Your answer should be one number, the count of lines in the entries holding the word "violet".
--- INPUT FOR THIS TASK Enclosed Below ---
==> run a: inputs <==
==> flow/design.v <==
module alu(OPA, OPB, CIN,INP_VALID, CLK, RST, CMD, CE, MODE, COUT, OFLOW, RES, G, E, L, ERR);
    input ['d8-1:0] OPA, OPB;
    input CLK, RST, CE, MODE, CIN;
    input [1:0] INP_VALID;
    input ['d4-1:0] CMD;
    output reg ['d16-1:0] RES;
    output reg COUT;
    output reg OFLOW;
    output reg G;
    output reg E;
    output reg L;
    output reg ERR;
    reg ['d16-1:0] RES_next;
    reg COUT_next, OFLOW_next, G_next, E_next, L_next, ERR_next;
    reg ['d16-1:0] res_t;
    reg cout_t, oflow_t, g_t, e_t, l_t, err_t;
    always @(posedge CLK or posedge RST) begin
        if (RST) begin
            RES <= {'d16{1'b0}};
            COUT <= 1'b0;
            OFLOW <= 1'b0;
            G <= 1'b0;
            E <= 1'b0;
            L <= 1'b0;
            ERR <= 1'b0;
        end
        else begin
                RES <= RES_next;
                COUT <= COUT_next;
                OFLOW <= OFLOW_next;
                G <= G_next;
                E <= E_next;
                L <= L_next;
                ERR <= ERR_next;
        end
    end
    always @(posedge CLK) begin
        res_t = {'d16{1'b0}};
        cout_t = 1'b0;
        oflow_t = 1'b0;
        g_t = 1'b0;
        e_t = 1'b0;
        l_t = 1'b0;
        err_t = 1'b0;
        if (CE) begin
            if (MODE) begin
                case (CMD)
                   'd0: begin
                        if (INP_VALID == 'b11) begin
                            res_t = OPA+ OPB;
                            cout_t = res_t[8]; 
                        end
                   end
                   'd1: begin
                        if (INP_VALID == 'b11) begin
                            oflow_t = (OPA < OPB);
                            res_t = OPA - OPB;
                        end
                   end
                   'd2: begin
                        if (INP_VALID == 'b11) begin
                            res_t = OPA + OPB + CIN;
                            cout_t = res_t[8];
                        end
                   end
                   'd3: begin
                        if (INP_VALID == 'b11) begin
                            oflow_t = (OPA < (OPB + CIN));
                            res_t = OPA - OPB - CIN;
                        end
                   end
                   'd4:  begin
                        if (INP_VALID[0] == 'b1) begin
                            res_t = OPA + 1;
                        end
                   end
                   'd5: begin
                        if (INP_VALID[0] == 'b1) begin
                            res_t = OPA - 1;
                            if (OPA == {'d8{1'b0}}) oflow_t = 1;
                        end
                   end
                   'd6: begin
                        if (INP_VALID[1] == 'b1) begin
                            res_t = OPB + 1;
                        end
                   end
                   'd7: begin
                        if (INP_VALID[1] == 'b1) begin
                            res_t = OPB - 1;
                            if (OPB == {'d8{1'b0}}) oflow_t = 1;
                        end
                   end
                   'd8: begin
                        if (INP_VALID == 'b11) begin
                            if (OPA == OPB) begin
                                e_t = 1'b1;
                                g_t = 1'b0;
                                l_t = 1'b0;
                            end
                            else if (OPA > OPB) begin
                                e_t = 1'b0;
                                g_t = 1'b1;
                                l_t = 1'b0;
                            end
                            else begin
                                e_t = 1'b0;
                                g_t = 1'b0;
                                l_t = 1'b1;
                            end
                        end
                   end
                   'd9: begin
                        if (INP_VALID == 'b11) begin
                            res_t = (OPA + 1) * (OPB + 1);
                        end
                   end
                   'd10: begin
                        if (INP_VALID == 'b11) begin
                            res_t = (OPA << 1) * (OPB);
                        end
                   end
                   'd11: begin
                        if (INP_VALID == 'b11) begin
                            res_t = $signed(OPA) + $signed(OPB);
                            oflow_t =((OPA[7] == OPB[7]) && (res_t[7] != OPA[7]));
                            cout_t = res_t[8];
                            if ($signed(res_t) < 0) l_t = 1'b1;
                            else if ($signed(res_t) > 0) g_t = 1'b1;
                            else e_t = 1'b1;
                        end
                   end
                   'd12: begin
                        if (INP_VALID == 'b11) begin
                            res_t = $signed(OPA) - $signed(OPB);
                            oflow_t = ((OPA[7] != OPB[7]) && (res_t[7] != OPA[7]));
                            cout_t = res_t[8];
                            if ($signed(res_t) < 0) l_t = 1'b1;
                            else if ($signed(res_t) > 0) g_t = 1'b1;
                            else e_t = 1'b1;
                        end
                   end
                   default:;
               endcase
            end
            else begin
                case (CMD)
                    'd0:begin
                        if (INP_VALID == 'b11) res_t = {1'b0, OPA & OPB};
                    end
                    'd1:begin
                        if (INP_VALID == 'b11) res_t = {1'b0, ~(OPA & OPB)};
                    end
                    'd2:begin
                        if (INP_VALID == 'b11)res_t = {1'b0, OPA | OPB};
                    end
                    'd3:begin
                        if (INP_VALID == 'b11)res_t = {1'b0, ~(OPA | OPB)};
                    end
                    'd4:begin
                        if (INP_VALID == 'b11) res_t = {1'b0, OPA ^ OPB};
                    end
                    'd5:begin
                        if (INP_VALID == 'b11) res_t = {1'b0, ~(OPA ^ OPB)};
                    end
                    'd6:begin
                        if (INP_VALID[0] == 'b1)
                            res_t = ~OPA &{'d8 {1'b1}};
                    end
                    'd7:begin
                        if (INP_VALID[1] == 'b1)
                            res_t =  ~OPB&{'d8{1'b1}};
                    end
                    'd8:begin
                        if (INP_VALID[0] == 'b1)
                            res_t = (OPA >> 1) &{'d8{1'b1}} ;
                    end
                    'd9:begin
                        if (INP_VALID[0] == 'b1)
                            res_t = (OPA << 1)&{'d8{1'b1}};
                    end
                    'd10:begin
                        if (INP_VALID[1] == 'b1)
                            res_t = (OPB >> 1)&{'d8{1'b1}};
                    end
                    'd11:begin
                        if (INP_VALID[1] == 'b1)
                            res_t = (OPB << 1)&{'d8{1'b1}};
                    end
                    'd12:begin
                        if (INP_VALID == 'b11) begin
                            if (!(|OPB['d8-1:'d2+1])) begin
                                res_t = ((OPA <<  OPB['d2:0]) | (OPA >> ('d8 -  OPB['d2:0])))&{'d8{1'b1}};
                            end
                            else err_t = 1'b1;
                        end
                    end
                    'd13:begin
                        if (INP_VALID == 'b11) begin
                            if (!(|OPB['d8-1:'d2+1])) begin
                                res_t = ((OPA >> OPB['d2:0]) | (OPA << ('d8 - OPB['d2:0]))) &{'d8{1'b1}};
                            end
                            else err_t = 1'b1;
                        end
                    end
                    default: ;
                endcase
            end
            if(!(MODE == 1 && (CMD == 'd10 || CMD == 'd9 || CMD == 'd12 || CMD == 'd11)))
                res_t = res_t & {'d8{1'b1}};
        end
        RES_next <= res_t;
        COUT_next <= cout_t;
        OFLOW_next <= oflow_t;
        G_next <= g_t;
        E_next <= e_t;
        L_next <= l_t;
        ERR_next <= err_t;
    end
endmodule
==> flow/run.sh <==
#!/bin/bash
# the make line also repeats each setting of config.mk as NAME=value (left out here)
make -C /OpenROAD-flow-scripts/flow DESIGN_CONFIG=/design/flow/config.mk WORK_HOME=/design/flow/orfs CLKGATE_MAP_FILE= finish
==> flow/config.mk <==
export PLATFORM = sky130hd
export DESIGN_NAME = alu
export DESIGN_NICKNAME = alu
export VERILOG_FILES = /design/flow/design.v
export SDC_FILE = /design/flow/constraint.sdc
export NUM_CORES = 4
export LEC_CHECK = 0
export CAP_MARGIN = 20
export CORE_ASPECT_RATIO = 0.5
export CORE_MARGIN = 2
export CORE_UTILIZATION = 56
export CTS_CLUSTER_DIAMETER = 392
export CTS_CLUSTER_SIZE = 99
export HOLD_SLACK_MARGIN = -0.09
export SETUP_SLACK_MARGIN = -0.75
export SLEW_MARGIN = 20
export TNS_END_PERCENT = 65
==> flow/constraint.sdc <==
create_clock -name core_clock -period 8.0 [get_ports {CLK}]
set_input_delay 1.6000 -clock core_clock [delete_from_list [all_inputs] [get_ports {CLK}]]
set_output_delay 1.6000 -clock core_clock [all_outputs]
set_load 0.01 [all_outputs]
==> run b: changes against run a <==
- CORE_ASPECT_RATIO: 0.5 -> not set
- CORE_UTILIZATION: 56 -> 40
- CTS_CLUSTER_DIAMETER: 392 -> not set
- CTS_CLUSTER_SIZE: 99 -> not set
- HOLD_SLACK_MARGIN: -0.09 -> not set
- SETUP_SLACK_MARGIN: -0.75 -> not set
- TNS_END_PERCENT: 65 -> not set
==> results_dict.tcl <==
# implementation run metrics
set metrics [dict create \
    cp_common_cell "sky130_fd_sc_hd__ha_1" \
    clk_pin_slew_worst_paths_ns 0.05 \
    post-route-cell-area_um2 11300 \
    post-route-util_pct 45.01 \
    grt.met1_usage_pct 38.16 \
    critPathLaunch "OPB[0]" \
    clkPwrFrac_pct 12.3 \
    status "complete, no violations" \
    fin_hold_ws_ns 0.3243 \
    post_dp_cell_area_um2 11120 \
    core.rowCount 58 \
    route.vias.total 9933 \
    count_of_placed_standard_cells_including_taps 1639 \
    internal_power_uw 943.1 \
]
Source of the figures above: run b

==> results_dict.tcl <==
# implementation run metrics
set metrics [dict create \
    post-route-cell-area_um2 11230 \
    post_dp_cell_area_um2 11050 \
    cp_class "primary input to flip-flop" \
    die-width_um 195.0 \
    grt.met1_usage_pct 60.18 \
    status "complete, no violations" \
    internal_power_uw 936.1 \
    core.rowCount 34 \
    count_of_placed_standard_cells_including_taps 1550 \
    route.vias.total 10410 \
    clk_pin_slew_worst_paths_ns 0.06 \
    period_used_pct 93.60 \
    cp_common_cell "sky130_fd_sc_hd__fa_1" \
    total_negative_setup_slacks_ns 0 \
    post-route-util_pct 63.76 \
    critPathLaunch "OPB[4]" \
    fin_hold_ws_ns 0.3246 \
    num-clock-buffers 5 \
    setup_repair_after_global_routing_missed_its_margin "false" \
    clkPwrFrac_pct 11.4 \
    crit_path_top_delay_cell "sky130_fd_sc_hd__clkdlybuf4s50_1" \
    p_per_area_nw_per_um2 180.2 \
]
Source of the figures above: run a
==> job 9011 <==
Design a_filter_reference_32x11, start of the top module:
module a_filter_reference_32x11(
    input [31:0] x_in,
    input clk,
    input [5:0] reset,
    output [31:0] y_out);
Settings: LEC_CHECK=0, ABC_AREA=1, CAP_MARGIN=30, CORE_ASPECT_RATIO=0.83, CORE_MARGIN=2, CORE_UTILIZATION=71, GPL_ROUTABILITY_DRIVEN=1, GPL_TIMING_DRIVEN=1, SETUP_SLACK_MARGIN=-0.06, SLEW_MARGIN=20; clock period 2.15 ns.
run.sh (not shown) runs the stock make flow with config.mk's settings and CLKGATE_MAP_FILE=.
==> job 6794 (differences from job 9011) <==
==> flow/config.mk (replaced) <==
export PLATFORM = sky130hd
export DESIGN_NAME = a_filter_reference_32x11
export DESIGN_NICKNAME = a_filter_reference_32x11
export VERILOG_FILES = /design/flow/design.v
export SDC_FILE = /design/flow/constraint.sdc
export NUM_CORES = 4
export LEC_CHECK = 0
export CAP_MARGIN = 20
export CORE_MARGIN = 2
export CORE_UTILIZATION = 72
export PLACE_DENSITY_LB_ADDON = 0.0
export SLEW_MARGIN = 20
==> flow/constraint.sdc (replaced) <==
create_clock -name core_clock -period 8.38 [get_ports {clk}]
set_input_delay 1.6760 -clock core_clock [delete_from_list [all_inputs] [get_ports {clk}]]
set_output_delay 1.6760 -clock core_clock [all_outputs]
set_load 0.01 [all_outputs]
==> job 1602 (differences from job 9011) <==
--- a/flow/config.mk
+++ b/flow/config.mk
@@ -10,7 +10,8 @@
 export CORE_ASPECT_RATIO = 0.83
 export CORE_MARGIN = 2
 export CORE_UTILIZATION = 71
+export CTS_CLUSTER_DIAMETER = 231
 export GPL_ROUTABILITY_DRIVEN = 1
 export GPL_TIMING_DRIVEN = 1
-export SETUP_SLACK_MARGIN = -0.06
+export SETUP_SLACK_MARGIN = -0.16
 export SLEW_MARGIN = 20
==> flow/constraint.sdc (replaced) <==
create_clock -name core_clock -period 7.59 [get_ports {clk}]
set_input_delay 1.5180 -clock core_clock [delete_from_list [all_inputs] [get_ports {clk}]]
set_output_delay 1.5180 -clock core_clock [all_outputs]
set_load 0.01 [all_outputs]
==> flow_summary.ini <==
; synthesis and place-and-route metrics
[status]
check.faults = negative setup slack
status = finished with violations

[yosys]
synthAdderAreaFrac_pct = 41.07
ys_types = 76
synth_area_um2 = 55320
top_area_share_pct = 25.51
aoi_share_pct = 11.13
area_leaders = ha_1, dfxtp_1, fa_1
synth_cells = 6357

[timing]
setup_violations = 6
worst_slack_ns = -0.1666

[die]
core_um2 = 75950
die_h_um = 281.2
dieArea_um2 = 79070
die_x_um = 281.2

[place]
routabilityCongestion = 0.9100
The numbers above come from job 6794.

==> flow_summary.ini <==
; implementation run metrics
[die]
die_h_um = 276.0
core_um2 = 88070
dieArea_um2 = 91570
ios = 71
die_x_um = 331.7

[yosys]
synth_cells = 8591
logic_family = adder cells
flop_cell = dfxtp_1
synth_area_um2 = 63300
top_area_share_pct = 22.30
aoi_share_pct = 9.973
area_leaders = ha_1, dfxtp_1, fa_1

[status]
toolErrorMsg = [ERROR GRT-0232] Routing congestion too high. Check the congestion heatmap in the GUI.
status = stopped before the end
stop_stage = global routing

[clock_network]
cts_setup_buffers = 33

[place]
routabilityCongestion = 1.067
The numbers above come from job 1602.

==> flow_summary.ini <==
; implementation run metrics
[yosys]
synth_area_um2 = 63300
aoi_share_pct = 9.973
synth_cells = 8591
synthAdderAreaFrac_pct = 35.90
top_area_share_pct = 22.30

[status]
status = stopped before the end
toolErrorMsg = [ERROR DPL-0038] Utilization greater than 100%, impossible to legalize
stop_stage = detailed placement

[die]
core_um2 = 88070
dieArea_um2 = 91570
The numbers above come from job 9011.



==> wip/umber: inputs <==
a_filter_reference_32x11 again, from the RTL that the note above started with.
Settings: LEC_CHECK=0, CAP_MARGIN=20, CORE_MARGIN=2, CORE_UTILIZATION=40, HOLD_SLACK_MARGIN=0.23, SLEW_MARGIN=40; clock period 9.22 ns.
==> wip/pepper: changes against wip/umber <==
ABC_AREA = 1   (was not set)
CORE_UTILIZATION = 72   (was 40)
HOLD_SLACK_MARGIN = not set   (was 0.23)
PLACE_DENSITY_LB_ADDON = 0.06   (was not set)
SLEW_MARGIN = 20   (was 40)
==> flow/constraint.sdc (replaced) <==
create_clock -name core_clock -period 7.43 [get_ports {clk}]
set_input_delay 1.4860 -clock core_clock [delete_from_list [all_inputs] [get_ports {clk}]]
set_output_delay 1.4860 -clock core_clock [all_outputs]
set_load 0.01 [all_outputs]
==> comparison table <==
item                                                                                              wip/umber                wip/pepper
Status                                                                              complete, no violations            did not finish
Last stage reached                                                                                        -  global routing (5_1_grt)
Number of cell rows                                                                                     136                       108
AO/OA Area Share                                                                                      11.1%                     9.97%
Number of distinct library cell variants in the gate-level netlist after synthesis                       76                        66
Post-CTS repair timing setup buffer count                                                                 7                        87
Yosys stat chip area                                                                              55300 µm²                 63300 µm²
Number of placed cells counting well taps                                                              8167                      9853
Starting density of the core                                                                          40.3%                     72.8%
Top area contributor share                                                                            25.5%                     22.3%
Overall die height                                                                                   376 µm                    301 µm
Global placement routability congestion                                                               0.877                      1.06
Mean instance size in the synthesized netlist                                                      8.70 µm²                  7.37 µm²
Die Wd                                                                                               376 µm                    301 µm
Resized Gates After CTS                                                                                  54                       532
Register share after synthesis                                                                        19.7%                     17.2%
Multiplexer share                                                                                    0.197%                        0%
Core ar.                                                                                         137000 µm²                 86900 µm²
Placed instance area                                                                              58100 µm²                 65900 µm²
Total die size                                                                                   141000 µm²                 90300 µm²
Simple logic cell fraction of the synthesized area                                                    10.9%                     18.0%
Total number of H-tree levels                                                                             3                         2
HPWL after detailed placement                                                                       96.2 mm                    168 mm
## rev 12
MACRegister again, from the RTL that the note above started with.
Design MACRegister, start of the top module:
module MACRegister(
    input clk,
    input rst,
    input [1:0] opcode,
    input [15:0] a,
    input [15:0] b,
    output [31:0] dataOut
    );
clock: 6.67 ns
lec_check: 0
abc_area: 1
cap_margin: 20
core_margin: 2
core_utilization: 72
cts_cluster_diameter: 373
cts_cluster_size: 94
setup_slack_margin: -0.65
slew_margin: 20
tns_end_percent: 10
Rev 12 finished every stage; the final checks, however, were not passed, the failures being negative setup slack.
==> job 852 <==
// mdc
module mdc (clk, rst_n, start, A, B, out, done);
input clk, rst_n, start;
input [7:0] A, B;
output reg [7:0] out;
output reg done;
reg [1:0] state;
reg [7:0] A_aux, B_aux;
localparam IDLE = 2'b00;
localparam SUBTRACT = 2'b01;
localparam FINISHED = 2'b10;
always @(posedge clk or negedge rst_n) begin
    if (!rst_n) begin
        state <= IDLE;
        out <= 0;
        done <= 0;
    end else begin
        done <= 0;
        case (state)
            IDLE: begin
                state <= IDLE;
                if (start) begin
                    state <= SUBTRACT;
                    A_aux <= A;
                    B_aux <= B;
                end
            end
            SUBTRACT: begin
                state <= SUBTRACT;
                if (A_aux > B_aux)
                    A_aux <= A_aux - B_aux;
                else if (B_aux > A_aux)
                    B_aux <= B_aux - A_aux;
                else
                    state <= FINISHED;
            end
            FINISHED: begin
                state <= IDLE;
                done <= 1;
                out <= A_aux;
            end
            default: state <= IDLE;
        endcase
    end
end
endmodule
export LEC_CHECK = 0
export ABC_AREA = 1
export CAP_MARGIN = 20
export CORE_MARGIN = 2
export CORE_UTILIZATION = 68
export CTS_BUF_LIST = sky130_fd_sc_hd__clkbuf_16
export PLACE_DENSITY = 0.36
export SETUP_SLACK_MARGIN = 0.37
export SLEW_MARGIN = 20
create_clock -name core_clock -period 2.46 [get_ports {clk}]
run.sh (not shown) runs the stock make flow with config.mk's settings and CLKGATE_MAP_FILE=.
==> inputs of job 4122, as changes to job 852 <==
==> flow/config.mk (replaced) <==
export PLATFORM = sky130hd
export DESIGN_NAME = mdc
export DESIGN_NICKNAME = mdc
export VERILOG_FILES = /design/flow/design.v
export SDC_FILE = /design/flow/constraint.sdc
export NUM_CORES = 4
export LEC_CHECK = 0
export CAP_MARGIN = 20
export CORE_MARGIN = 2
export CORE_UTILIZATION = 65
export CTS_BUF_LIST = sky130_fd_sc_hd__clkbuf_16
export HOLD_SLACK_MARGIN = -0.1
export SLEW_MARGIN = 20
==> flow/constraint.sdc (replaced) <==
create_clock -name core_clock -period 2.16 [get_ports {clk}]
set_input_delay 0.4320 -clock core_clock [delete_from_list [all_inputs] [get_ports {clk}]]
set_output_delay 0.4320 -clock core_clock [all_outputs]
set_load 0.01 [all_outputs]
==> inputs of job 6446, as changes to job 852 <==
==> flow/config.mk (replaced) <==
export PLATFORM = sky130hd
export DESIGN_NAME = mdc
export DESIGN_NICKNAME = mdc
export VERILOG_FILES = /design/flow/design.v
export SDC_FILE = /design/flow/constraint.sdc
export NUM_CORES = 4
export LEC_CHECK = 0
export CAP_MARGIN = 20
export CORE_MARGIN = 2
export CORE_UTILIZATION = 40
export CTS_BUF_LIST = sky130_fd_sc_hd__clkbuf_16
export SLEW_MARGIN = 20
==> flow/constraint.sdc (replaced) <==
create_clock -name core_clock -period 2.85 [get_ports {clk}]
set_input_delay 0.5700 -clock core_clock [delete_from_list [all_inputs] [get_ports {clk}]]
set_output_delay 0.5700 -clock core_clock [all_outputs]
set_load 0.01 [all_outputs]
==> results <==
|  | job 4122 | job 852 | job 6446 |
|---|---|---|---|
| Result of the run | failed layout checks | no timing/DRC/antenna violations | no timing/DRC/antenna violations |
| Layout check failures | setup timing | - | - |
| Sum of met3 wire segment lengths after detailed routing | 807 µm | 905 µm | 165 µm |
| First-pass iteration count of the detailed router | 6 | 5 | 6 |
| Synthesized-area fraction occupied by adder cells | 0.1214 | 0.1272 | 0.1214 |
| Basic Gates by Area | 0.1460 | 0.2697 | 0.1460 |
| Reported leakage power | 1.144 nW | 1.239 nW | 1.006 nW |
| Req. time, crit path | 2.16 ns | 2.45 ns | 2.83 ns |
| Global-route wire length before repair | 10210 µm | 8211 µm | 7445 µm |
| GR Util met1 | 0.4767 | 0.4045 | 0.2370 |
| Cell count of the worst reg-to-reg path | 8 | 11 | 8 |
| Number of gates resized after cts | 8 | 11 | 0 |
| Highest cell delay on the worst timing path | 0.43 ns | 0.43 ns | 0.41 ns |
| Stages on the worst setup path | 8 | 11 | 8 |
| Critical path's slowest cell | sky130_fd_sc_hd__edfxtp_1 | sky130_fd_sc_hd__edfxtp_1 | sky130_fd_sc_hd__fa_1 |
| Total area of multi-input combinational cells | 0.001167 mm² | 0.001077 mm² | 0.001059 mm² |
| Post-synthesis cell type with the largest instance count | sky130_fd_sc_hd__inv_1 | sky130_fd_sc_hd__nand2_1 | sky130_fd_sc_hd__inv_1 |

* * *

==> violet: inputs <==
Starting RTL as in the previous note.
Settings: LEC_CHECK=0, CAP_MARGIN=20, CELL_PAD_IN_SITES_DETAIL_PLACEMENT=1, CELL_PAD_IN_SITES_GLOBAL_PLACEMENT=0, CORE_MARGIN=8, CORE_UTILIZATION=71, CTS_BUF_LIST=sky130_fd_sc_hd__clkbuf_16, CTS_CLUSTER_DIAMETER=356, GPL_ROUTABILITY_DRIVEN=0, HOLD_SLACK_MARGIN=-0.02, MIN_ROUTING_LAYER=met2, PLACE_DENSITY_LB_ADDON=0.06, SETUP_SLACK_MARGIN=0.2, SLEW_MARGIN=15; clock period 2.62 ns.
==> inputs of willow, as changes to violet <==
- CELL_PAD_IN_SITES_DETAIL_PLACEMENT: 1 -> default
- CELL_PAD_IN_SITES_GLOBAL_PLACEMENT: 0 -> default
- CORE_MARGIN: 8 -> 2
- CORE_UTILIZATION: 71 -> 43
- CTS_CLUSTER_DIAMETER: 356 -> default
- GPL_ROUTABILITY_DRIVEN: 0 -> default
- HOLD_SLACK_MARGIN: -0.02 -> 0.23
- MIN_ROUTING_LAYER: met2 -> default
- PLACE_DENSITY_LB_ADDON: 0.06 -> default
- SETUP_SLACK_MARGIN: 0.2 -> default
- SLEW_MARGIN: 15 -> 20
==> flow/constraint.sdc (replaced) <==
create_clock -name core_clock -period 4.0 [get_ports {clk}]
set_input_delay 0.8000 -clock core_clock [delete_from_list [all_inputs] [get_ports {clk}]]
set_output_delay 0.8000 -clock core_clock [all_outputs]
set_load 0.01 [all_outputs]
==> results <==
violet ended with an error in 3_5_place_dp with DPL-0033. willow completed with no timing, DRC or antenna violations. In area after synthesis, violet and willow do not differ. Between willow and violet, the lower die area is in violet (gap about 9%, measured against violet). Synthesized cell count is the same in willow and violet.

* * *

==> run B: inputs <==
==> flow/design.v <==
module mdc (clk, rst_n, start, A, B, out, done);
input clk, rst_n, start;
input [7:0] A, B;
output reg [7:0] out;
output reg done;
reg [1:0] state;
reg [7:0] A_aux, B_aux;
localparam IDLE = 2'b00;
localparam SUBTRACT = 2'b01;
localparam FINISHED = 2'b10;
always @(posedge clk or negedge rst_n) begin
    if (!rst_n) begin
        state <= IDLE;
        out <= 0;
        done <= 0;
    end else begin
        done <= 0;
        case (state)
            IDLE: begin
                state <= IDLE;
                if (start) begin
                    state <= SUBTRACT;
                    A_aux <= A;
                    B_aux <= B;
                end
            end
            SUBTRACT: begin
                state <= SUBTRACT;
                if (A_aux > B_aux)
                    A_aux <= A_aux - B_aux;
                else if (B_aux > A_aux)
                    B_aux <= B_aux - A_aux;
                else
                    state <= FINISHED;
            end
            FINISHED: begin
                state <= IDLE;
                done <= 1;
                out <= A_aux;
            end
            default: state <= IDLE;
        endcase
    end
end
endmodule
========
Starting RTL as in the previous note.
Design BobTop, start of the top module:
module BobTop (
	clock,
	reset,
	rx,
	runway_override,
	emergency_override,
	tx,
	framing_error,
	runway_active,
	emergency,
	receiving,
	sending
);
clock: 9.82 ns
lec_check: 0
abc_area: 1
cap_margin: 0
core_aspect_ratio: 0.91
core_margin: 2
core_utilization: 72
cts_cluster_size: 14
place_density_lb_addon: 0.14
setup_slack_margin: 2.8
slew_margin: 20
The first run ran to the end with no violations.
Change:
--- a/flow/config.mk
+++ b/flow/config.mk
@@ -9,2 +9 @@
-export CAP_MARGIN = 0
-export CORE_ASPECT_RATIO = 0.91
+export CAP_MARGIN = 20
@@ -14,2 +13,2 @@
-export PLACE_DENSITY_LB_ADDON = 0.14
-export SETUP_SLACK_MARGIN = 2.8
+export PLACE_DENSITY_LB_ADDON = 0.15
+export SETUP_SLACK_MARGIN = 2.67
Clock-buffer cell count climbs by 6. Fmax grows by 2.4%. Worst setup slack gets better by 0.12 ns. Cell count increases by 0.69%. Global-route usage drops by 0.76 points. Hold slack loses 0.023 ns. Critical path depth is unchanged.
--- End of Enclosed INPUT FOR THIS TASK ---
**SOLUTION BELOW:** 3